With spring nearly upon us, you’re probably thinking it’s time to get back into the garden and start prepping for what will hopefully be a glorious, sun-filled summer - and you're right! It's long overdue. First on the to-do list? Get the grass cut!
But just keep in mind that while we may be in March that doesn’t mean the weather has pulled itself out of the winter mindset just yet.
Time of year
As we approach the last week in March some parts of the UK should already be experiencing temperatures that will allow for the first mow. Make sure that if there is any sign of frost you avoid mowing as this can damage grass blades and increase the chance of diseases taking hold in your lawn. The south and south east of England should hopefully start to see favourable conditions over the next few days and the rest of the UK should follow suit in a week or two. Those in the north of Scotland might have to wait a little longer still. Beginning to mow in early-mid April is a safe bet for most of the UK so aim to start around then if you haven’t already.
Before you start
Before getting stuck in it’s a good idea to make sure your mower is in good condition. A quick service, making sure blades are sharp, is well worth the time and effort as it could prevent lots of hassle down the line. Checking your tools before the busy season starts is also a good idea to avoid any unexpected setbacks or costs throughout summer.
Ideal temperature and conditions
Grass won’t grow high enough to warrant a mow if temperatures are below 8 degrees Celsius and once grass does start to grow the mower should be kept fairly high to avoid any damage to grass at the root level. You should also avoid mowing grass when it’s wet, try to cut on days where grass has had a chance to dry and don’t cut early in the morning if there is a dew on the lawn. Begin by mowing as grass requires it, this shouldn’t be much more than twice in April. Once weather starts to pick up in May this can be pushed up to once a week.

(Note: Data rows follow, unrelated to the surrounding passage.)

===== config.mk =====
export PLATFORM = sky130hd
export DESIGN_NAME = ddr_refresh_ctrl
export DESIGN_NICKNAME = d
export VERILOG_FILES = /design/src/rtl/ddr_pkg.sv /design/src/rtl/ddr_refresh_timer.sv /design/src/rtl/ddr_refresh_ctrl.sv
export SDC_FILE = /design/constraint.sdc
export NUM_CORES = 1
export LEC_CHECK = 0
export CORE_MARGIN = 1
export CORE_UTILIZATION = 53
export CTS_CLUSTER_DIAMETER = 80
export DETAILED_ROUTE_END_ITERATION = 16
export GPL_TIMING_DRIVEN = 0
export PLACE_DENSITY = 0.73
export REMOVE_ABC_BUFFERS = 1
export SYNTH_ARGS = -nofsm -noshare
export SYNTH_HDL_FRONTEND = slang
export SYNTH_SLANG_ARGS = --single-unit

===== constraint.sdc =====
create_clock -name clk -period 2.4 [get_ports clk]
set_input_delay 0.36 -clock clk [delete_from_list [all_inputs] [get_ports clk]]
set_output_delay 0.36 -clock clk [all_outputs]
set_load 0.01 [all_outputs]

===== src/rtl/ddr_pkg.sv =====
// rtl/ddr_pkg.sv - shared types and default timing constants for the DDR4 refresh scheduler
//
// Contents:
//   refresh_state_e : refresh FSM state encoding (IDLE, COUNT, PREA, REF, RFC)
//   DEF_*           : default DDR4 refresh timing in controller clock cycles
//   DEBT_W          : width of the postponed-refresh debt counter

package ddr_pkg;

    typedef enum logic [2:0] {
        IDLE  = 3'd0,
        COUNT = 3'd1,
        PREA  = 3'd2,
        REF   = 3'd3,
        RFC   = 3'd4
    } refresh_state_e;

    localparam int unsigned DEF_T_REFI       = 6240;
    localparam int unsigned DEF_T_RFC        = 280;
    localparam int unsigned DEF_ALMOST_LEAD  = 64;
    localparam int unsigned DEF_MAX_POSTPONE = 8;
    localparam int unsigned DEF_CNT_W        = 16;

    // Debt counts 0..MAX_POSTPONE; DDR4 allows at most 8 postponed refreshes.
    localparam int unsigned DEBT_W = 4;

endpackage


===== src/rtl/ddr_refresh_timer.sv =====
// rtl/ddr_refresh_timer.sv - tREFI interval down-counter with reload, expire pulse and almost flag
//
// Ports:
//   clk      in   controller clock
//   reset_n  in   synchronous active-low reset
//   load     in   restart the interval (timer = T_REFI-1)
//   run      in   count down this cycle
//   expire   out  high for the cycle in which the timer sits at 0 while running
//   almost   out  registered: timer was within ALMOST_LEAD of expiry last cycle

module ddr_refresh_timer
    import ddr_pkg::*;
#(
    parameter int unsigned T_REFI      = DEF_T_REFI,
    parameter int unsigned ALMOST_LEAD = DEF_ALMOST_LEAD,
    parameter int unsigned CNT_W       = DEF_CNT_W
) (
    input  logic clk,
    input  logic reset_n,
    input  logic load,
    input  logic run,
    output logic expire,
    output logic almost
);

    localparam logic [CNT_W-1:0] RELOAD = CNT_W'(T_REFI - 1);
    localparam logic [CNT_W-1:0] LEAD   = CNT_W'(ALMOST_LEAD);

    logic [CNT_W-1:0] timer;

    // The zero cycle is the expiry cycle itself; the reload happens on the
    // same edge, so consecutive expiries are exactly T_REFI cycles apart.
    assign expire = run && (timer == '0);

    always_ff @(posedge clk) begin
        if (!reset_n) begin
            timer  <= RELOAD;
            almost <= 1'b0;
        end else if (load) begin
            timer  <= RELOAD;
            almost <= 1'b0;
        end else if (run) begin
            timer  <= expire ? RELOAD : (timer - CNT_W'(1));
            almost <= (timer <= LEAD);
        end else begin
            almost <= 1'b0;
        end
    end

endmodule


===== src/rtl/ddr_refresh_ctrl.sv =====
// rtl/ddr_refresh_ctrl.sv - DDR4 refresh scheduler: interval tracking, refresh debt, PREA/REF/tRFC sequencing
//
// Ports:
//   clk             in   controller clock
//   reset_n         in   synchronous active-low reset
//   ini_done        in   initialization complete (latched by leaving IDLE)
//   rw_idle         in   no read/write burst in flight
//   act_idle        in   all banks precharged
//   prea_req        out  level, request precharge-all
//   refresh_rdy     out  one-cycle REF command strobe
//   refresh_done    out  one-cycle pulse on the last tRFC cycle
//   refresh_almost  out  interval near expiry or refresh debt outstanding
//   busy            out  block new ACT (refresh sequence active or debt saturated)
//   debt            out  postponed-refresh count
//   postpone_err    out  sticky, interval expired with debt already saturated

module ddr_refresh_ctrl
    import ddr_pkg::*;
#(
    parameter int unsigned T_REFI       = DEF_T_REFI,
    parameter int unsigned T_RFC        = DEF_T_RFC,
    parameter int unsigned ALMOST_LEAD  = DEF_ALMOST_LEAD,
    parameter int unsigned MAX_POSTPONE = DEF_MAX_POSTPONE,
    parameter int unsigned CNT_W        = DEF_CNT_W
) (
    input  logic              clk,
    input  logic              reset_n,
    input  logic              ini_done,
    input  logic              rw_idle,
    input  logic              act_idle,
    output logic              prea_req,
    output logic              refresh_rdy,
    output logic              refresh_done,
    output logic              refresh_almost,
    output logic              busy,
    output logic [DEBT_W-1:0] debt,
    output logic              postpone_err
);

    localparam logic [CNT_W-1:0]  RFC_LOAD = CNT_W'(T_RFC - 1);
    localparam logic [DEBT_W-1:0] DEBT_MAX = DEBT_W'(MAX_POSTPONE);

    refresh_state_e    state;
    refresh_state_e    state_nxt;
    logic [CNT_W-1:0]  rfc_cnt;
    logic [DEBT_W-1:0] debt_q;
    logic              err_q;

    logic timer_load;
    logic timer_run;
    logic expire;
    logic timer_almost;
    logic want_ref;
    logic debt_dec;

    // ini_done only matters in IDLE; once COUNT is entered it is never
    // consulted again, which is what latches it.
    assign timer_load = (state == IDLE) && ini_done;
    assign timer_run  = (state != IDLE);

    ddr_refresh_timer #(
        .T_REFI      (T_REFI),
        .ALMOST_LEAD (ALMOST_LEAD),
        .CNT_W       (CNT_W)
    ) u_timer (
        .clk     (clk),
        .reset_n (reset_n),
        .load    (timer_load),
        .run     (timer_run),
        .expire  (expire),
        .almost  (timer_almost)
    );

    // Refresh is only launched between bursts, even when debt is saturated;
    // saturation merely raises busy so the burst stream drains.
    assign want_ref = (debt_q != '0) && rw_idle;

    // Debt is consumed during the REF cycle itself.
    assign debt_dec = (state == REF);

    always_comb begin
        state_nxt = state;
        case (state)
            IDLE: begin
                if (ini_done) begin
                    state_nxt = COUNT;
                end
            end
            COUNT: begin
                if (want_ref) begin
                    state_nxt = act_idle ? REF : PREA;
                end
            end
            PREA: begin
                if (act_idle) begin
                    state_nxt = REF;
                end
            end
            REF: begin
                state_nxt = RFC;
            end
            RFC: begin
                // The final tRFC cycle makes the same decision COUNT would,
                // so back-to-back refreshes are T_RFC+1 cycles apart.
                if (rfc_cnt == '0) begin
                    if (want_ref) begin
                        state_nxt = act_idle ? REF : PREA;
                    end else begin
                        state_nxt = COUNT;
                    end
                end
            end
            default: begin
                state_nxt = IDLE;
            end
        endcase
    end

    always_ff @(posedge clk) begin
        if (!reset_n) begin
            state <= IDLE;
        end else begin
            state <= state_nxt;
        end
    end

    always_ff @(posedge clk) begin
        if (!reset_n) begin
            rfc_cnt <= '0;
        end else if (state == REF) begin
            rfc_cnt <= RFC_LOAD;
        end else if ((state == RFC) && (rfc_cnt != '0)) begin
            rfc_cnt <= rfc_cnt - CNT_W'(1);
        end
    end

    // An expiry coinciding with the REF cycle cancels out. REF is only
    // entered with debt > 0, so the decrement cannot underflow.
    always_ff @(posedge clk) begin
        if (!reset_n) begin
            debt_q <= '0;
            err_q  <= 1'b0;
        end else if (expire && !debt_dec) begin
            if (debt_q == DEBT_MAX) begin
                err_q <= 1'b1;
            end else begin
                debt_q <= debt_q + DEBT_W'(1);
            end
        end else if (debt_dec && !expire) begin
            debt_q <= debt_q - DEBT_W'(1);
        end
    end

    assign prea_req       = (state == PREA);
    assign refresh_rdy    = (state == REF);
    assign refresh_done   = (state == RFC) && (rfc_cnt == '0);
    assign refresh_almost = timer_almost || (debt_q != '0);
    assign busy           = (state == PREA) || (state == REF) || (state == RFC) ||
                            (debt_q == DEBT_MAX);
    assign debt           = debt_q;
    assign postpone_err   = err_q;

endmodule


==> metrics.txt <==
outcome=finished clean; Rows=23; Vias=2083; first-pass iteration count of the detailed router=4; I/O Pins=15; first-pass GRT wire length=8050 µm; layout cells sized above 1=0.0982; Core Area=4060 µm²; Iteration-0 DRC Markers=197; Final Hold Fails=0; required time of the critical path=2570 ps; Crit Path Class=reg -> reg; IO Port Bufs=14; final WL=5010 µm; Clock Skews=6.08 ps; vias per cell=6.22; Synth area leaders=dfxtp_1 36%, o31ai_1 4.3%, a21oi_1 4.0%; Die W=67.4 µm; maximum vdd ir drop=303 µV; Die ar.=4540 µm²; Overflow after GRT=0; Detailed Place HPWL=3340 µm; Ys Warns=0; Antenna Cells=0; MaxCap Viol Count=0; GP Congestion=0.844; maximum clock insertion buffer count=2; post-synth cell types=49; H-tree levels=2; R2R Setup Slk=60 ps; Cells after Synth=271; root buffer cell=clkbuf_8; crit start category=flip-flop; CTS clk-pin slew, worst paths=80 ps; Die Y=67.4 µm; PwrDens=473 nW/µm²; CTS Sinks=41; Async S/R FF share, synth=0; TritonCTS clock tree=done; clock latency on the worst-skew pair=290 ps; drt wl/cell=15.0 µm; Slew HR=0.514; Worst Tran Pin Value=729 ps; FILL cells=364; Cell Area, Synth=2270 µm²; register cell area after layout=822 µm²; Min Hold Slack=467 ps; initial core utilization=0.558; area occupied by multi-input gates=1450 µm²; Final ANT Viol Nets=0; Final Setup Violations=0; total power=1.25 mW; Max Fclk=427 MHz; Total GRT Usage=0.235; Final Cycle Share=0.976; leak pwr=0.983 nW; # nets final=297; Synth top area share=0.362; count of pins over their slew limit=0; Synth top cells by count=41 x dfxtp_1, 24 x nand2_1, 18 x a21oi_1; largest net degree at the start of global routing=23; Top FF cell, synth=dfxtp_1; Crit. End Element=flip-flop; area grow syn2layout=16.5%; biggest area consumer among synthesized cells=dfxtp_1; Tmin final=2340 ps; Fin Setup TNS=0 ps; most frequent cell after synthesis=dfxtp_1; flops & latches, synth=41; initial antenna violation count=0; vias in the first global route=1681; worst min-delay path class=reg -> reg; Post-synth EDFFs=0; Post-route DRC=0; Num CTS Buffers=5; Worst Path Arrival=2510 ps; Mean Syn Cell Area=8.36 µm²; worst-path maximum fanout=4; register area share after synthesis=0.362
cells in the final DEF, fill, tap and decap left out, drive strengths merged, types with 2 or more instances in the layout:
cell,count
dfxtp,41
nand2,24
a21oi,18
nor2,17
o31ai,13
nor3,13
or4,13
clkdlybuf4s50,12
nand3,11
o21ai,9
inv,9
or3,7
nand2b,7
xor2,7
clkbuf,7
nand4b,6
nand4,6
buf,6
ha,6
nor4,5
mux2i,4
and3,3
a31oi,3
o211ai,3
nand3b,2
and4,2
o21a,2
a2111oi,2
o41ai,2
o311a,2
a32o,2
nor3b,2
nor4b,2
a21boi,2
or2,2
report_power, final:
group | switching, mW | total, mW | internal [mW]
combinational | 0.0590 | 0.0885 | 0.0295
clock | 0.231 | 0.460 | 0.228
sequential | 0.0123 | 0.699 | 0.687
total | 0.303 | 1.25 | 0.945
per-layer routing:
layer,wire length [µm],global-route usage
met1,2570,0.337
met2,2210,0.341
met3,146,0.0507
met4,79,0.0824
met5,0,0
critical path, cell delays in order (launching register included):
cell and delay, ps:
dfxtp_1 340, or4_4 540, and4b_2 340, nand3_4 120, ha_4 240, a21o_1 190
a21oi_2 220, nand4b_1 150, nand4_1 90
path summary, 6_finish.rpt:
kind	cells after the start	end	startpoint
worst max register to register	8	debt[3]$_SDFFE_PN0P_	u_timer.timer[11]$_SDFFE_PP1P_
worst max-delay path	8	debt[3]$_SDFFE_PN0P_	u_timer.timer[11]$_SDFFE_PP1P_
worst min register to register	2	postpone_err$_SDFFE_PN0P_	postpone_err$_SDFFE_PN0P_
worst min-delay path	2	postpone_err$_SDFFE_PN0P_	postpone_err$_SDFFE_PN0P_
area by class of cell:
type / instances / area share
tap: 50 / 0.0237
inverter: 9 / 0.0128
sequential: 41 / 0.312
multi-input combinational: 208 / 0.549
timing repair buffer: 20 / 0.0706
clock buffer: 7 / 0.0327
repair_timing:
| action | in CTS | in global routing |
|---|---|---|
| pin swaps | 4 | 4 |
| setup endpoints to repair | 17 | 4 |
| resized for setup | 10 | 8 |
| setup buffers | 2 | 4 |
| hold buffers | 0 | 0 |
state kept, by name (all words and copies together), names as in the netlist:
name	count
state	3
u_timer.almost	1
postpone_err	1
debt	4
rfc_cnt	16
u_timer.timer	16
### config.mk
export PLATFORM = sky130hd
export DESIGN_NAME = piece_queue
export DESIGN_NICKNAME = d
export VERILOG_FILES = /design/src/rtl/tetris_pkg.sv /design/src/rtl/piece_bag.sv /design/src/rtl/piece_queue.sv
export SDC_FILE = /design/constraint.sdc
export NUM_CORES = 1
export LEC_CHECK = 0
export CORE_ASPECT_RATIO = 0.9
export CORE_UTILIZATION = 45
export DETAILED_ROUTE_END_ITERATION = 16
export RECOVER_POWER = 50
export SYNTH_ARGS = -nofsm -noshare
export SYNTH_HDL_FRONTEND = slang
export SYNTH_SLANG_ARGS = --single-unit
### constraint.sdc
create_clock -name clk -period 15.7 [get_ports clk]
set_clock_uncertainty 0.05 [all_clocks]
set_input_delay 4.71 -clock clk [delete_from_list [all_inputs] [get_ports clk]]
set_output_delay 4.71 -clock clk [all_outputs]
set_load 0.02 [all_outputs]
### src/rtl/tetris_pkg.sv
// Shared Tetris definitions: piece-id constants, the shape ROM, LFSR
// constants and small arithmetic helpers used by the piece queue, the
// game-step logic and the rotate stage.
//   shape_rom(id) : 4x4 row-major shape, index 0 = top-left cell.
//   wrap7(v)      : v mod 7 for v in 0..13.
//   popcount7(m)  : number of set bits in a 7-bit bag mask.
//   lfsr_step(s)  : one step of the 16-bit right-shift Galois LFSR.
package tetris_pkg;

  localparam int unsigned NUM_PIECES = 7;
  localparam logic [15:0] LFSR_TAPS  = 16'hB400;

  localparam logic [2:0] PIECE_I = 3'd0;
  localparam logic [2:0] PIECE_L = 3'd1;
  localparam logic [2:0] PIECE_J = 3'd2;
  localparam logic [2:0] PIECE_Z = 3'd3;
  localparam logic [2:0] PIECE_S = 3'd4;
  localparam logic [2:0] PIECE_T = 3'd5;
  localparam logic [2:0] PIECE_O = 3'd6;

  typedef enum logic [0:0] {
    ST_FILL  = 1'b0,
    ST_READY = 1'b1
  } queue_state_e;

  // Literals are written left-to-right as cells 0..15, which matches the
  // ascending [0:15] range of the return value.
  function automatic logic [0:15] shape_rom(input logic [2:0] id);
    logic [0:15] shape;
    case (id)
      PIECE_I: shape = 16'b0100_0100_0100_0100;
      PIECE_L: shape = 16'b0000_0111_0100_0000;
      PIECE_J: shape = 16'b0000_1110_0010_0000;
      PIECE_Z: shape = 16'b0000_1100_0110_0000;
      PIECE_S: shape = 16'b0000_0110_1100_0000;
      PIECE_T: shape = 16'b0000_1110_0100_0000;
      PIECE_O: shape = 16'b0000_0110_0110_0000;
      default: shape = 16'b0000_0000_0000_0000;
    endcase
    return shape;
  endfunction

  function automatic logic [2:0] wrap7(input logic [3:0] v);
    return (v >= 4'd7) ? 3'(v - 4'd7) : v[2:0];
  endfunction

  function automatic logic [2:0] popcount7(input logic [6:0] m);
    logic [2:0] c;
    c = 3'd0;
    for (int i = 0; i < 7; i++) begin
      c = c + {2'b00, m[i]};
    end
    return c;
  endfunction

  function automatic logic [15:0] lfsr_step(input logic [15:0] s);
    return {1'b0, s[15:1]} ^ (s[0] ? LFSR_TAPS : 16'h0000);
  endfunction

endpackage

### src/rtl/piece_bag.sv
// 7-bag randomiser. Owns the free-running LFSR, the bag mask of undrawn
// pieces, the draw search and the remaining-piece count.
//   clk, rst_n : clock, asynchronous active-low reset
//   draw_en    : consume draw_id this cycle
//   restart    : refill the bag (LFSR keeps running)
//   draw_id    : piece that would be drawn this cycle (combinational)
//   bag_left   : pieces still undrawn in the current bag
module piece_bag
  import tetris_pkg::*;
#(
  parameter logic [15:0] LFSR_SEED = 16'hACE1
) (
  input  logic       clk,
  input  logic       rst_n,
  input  logic       draw_en,
  input  logic       restart,
  output logic [2:0] draw_id,
  output logic [2:0] bag_left
);

  // An all-zero Galois LFSR would lock up, so a zero seed is promoted to 1.
  localparam logic [15:0] SEED_EFF = (LFSR_SEED == 16'h0000) ? 16'h0001 : LFSR_SEED;

  logic [15:0] lfsr_q;
  logic [6:0]  mask_q;
  logic [2:0]  bag_left_q;
  logic [2:0]  cand_s;
  logic [2:0]  idx_s;
  logic [2:0]  pick_s;
  logic        found_s;
  logic        hit_s;
  logic [6:0]  mask_clr_s;
  logic [6:0]  mask_d;

  // Draw search: first id still in the bag, scanning upward from the LFSR candidate.
  always_comb begin
    cand_s  = (lfsr_q[2:0] == 3'd7) ? 3'd0 : lfsr_q[2:0];
    pick_s  = cand_s;
    found_s = 1'b0;
    idx_s   = 3'd0;
    hit_s   = 1'b0;
    for (int i = 0; i < NUM_PIECES; i++) begin
      idx_s   = wrap7({1'b0, cand_s} + 4'(i));
      hit_s   = !found_s && mask_q[idx_s];
      pick_s  = hit_s ? idx_s : pick_s;
      found_s = found_s | hit_s;
    end
    mask_clr_s = mask_q & ~(7'b000_0001 << pick_s);
    // The last piece of a bag refills it on the same draw, so the mask is never empty.
    mask_d = (mask_clr_s == 7'h00) ? 7'h7F : mask_clr_s;
  end

  // LFSR advances every cycle; bag state changes only on restart or a draw.
  always_ff @(posedge clk or negedge rst_n) begin
    if (!rst_n) begin
      lfsr_q     <= SEED_EFF;
      mask_q     <= 7'h7F;
      bag_left_q <= 3'd7;
    end else begin
      lfsr_q <= lfsr_step(lfsr_q);
      if (restart) begin
        mask_q     <= 7'h7F;
        bag_left_q <= 3'd7;
      end else if (draw_en) begin
        mask_q     <= mask_d;
        bag_left_q <= popcount7(mask_d);
      end
    end
  end

  assign draw_id  = pick_s;
  assign bag_left = bag_left_q;

endmodule

### src/rtl/piece_queue.sv
// Next-piece queue for the game-step logic: a head piece plus a preview list,
// fed from a 7-bag randomiser and refilled one piece per take.
//   clk, rst_n  : clock, asynchronous active-low reset
//   take        : consume the head piece (ignored until piece_valid)
//   restart     : flush queue and bag for a new game (wins over take)
//   piece_valid : head entry valid
//   piece_id    : head piece id 0..6
//   piece_shape : head shape, cell 0 = top-left
//   preview_ids : preview entry k at bits [3k+2:3k], entry 0 next after head
//   bag_left    : pieces still undrawn in the current bag
module piece_queue
  import tetris_pkg::*;
#(
  parameter int unsigned PREVIEW_DEPTH = 3,
  parameter logic [15:0] LFSR_SEED     = 16'hACE1
) (
  input  logic                       clk,
  input  logic                       rst_n,
  input  logic                       take,
  input  logic                       restart,
  output logic                       piece_valid,
  output logic [2:0]                 piece_id,
  output logic [0:15]                piece_shape,
  output logic [3*PREVIEW_DEPTH-1:0] preview_ids,
  output logic [2:0]                 bag_left
);

  localparam int unsigned DEPTH = PREVIEW_DEPTH + 1;
  localparam int unsigned CW    = $clog2(DEPTH + 1);

  queue_state_e  state_q;
  logic [CW-1:0] count_q;
  logic [2:0]    slots_q [DEPTH];
  logic          valid_q;
  logic [0:15]   shape_q;
  logic          draw_en_s;
  logic [2:0]    draw_id_s;

  piece_bag #(
    .LFSR_SEED (LFSR_SEED)
  ) u_bag (
    .clk      (clk),
    .rst_n    (rst_n),
    .draw_en  (draw_en_s),
    .restart  (restart),
    .draw_id  (draw_id_s),
    .bag_left (bag_left)
  );

  // A draw is consumed on every FILL cycle and on each accepted take; never on restart.
  always_comb begin
    draw_en_s = 1'b0;
    if (restart) begin
      draw_en_s = 1'b0;
    end else begin
      case (state_q)
        ST_FILL:  draw_en_s = 1'b1;
        ST_READY: draw_en_s = take;
        default:  draw_en_s = 1'b0;
      endcase
    end
  end

  // Queue FSM: fill slots in order, then shift on take with the new draw at the tail.
  always_ff @(posedge clk or negedge rst_n) begin
    if (!rst_n) begin
      state_q <= ST_FILL;
      count_q <= '0;
      valid_q <= 1'b0;
      shape_q <= 16'h0000;
      for (int k = 0; k < int'(DEPTH); k++) begin
        slots_q[k] <= 3'd0;
      end
    end else if (restart) begin
      state_q <= ST_FILL;
      count_q <= '0;
      valid_q <= 1'b0;
      shape_q <= 16'h0000;
      for (int k = 0; k < int'(DEPTH); k++) begin
        slots_q[k] <= 3'd0;
      end
    end else begin
      case (state_q)
        ST_FILL: begin
          for (int k = 0; k < int'(DEPTH); k++) begin
            if (count_q == CW'(k)) begin
              slots_q[k] <= draw_id_s;
            end
          end
          // Shape tracks slot 0 so it is always in step with piece_id.
          if (count_q == '0) begin
            shape_q <= shape_rom(draw_id_s);
          end
          count_q <= count_q + CW'(1);
          if (count_q == CW'(DEPTH - 1)) begin
            state_q <= ST_READY;
            valid_q <= 1'b1;
          end
        end
        ST_READY: begin
          if (take) begin
            for (int k = 0; k < int'(DEPTH) - 1; k++) begin
              slots_q[k] <= slots_q[k+1];
            end
            slots_q[DEPTH-1] <= draw_id_s;
            shape_q          <= shape_rom(slots_q[1]);
          end
        end
        default: begin
          state_q <= ST_FILL;
          count_q <= '0;
          valid_q <= 1'b0;
        end
      endcase
    end
  end

  assign piece_valid = valid_q;
  assign piece_id    = slots_q[0];
  assign piece_shape = shape_q;

  for (genvar g = 0; g < PREVIEW_DEPTH; g++) begin : g_preview
    assign preview_ids[3*g +: 3] = slots_q[g+1];
  end

endmodule
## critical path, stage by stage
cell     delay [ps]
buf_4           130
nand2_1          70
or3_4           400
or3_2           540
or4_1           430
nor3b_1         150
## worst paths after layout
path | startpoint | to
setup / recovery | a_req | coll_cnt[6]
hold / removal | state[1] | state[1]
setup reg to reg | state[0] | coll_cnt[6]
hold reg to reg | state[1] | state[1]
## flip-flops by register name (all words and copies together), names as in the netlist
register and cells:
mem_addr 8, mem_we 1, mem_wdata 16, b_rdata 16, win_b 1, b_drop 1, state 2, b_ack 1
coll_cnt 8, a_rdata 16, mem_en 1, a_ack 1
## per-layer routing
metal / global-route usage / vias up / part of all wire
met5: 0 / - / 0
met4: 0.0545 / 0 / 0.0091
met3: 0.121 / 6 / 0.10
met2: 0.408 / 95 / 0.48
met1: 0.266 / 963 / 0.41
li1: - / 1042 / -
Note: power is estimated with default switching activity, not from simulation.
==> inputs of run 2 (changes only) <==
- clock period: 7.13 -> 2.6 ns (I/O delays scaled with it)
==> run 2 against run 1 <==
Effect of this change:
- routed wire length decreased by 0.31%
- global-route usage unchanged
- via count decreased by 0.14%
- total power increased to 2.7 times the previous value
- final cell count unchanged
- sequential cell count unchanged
## config.mk

```make
export PLATFORM = sky130hd
export DESIGN_NAME = rom_msg_streamer
export DESIGN_NICKNAME = d
export VERILOG_FILES = /design/src/rtl/rom_msg_streamer.sv
export SDC_FILE = /design/constraint.sdc
export NUM_CORES = 1
export LEC_CHECK = 0
export BUFFER_PORTS_ARGS = -buffer_cell sky130_fd_sc_hd__buf_4
export CORE_MARGIN = 2
export CORE_UTILIZATION = 49
export DETAILED_ROUTE_END_ITERATION = 12
export PLACE_DENSITY = 0.8
export SYNTH_ARGS = -nofsm -noshare
export SYNTH_HDL_FRONTEND = slang
export SYNTH_SLANG_ARGS = --single-unit
```

## constraint.sdc

```tcl
create_clock -name clk -period 2 [get_ports clk]
set_input_delay 0.5 -clock clk [delete_from_list [all_inputs] [get_ports clk]]
set_output_delay 0.5 -clock clk [all_outputs]
set_load 0.05 [all_outputs]
```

Other points to keep in mind
Mowing the lawn is one of the more straightforward tasks when looking after your lawns health but there are a couple of rules to follow to make sure you’re doing everything right. Avoid over-mowing your lawn, particularly if you’re cutting at a low height. This can encourage shallow rooting and result in weeds, less drought tolerance or even bare patches. On the other hand though, don’t let your lawn get too long as this creates ‘loose’ growth and poor surface structure. If you’re unsure of what height to cut at, the general guideline is never remove more than one-third of the leaf shoots in any one mow. Mowing the lawn is the staple of a great looking garden and research even claims it can reduce stress, so what’s not to love?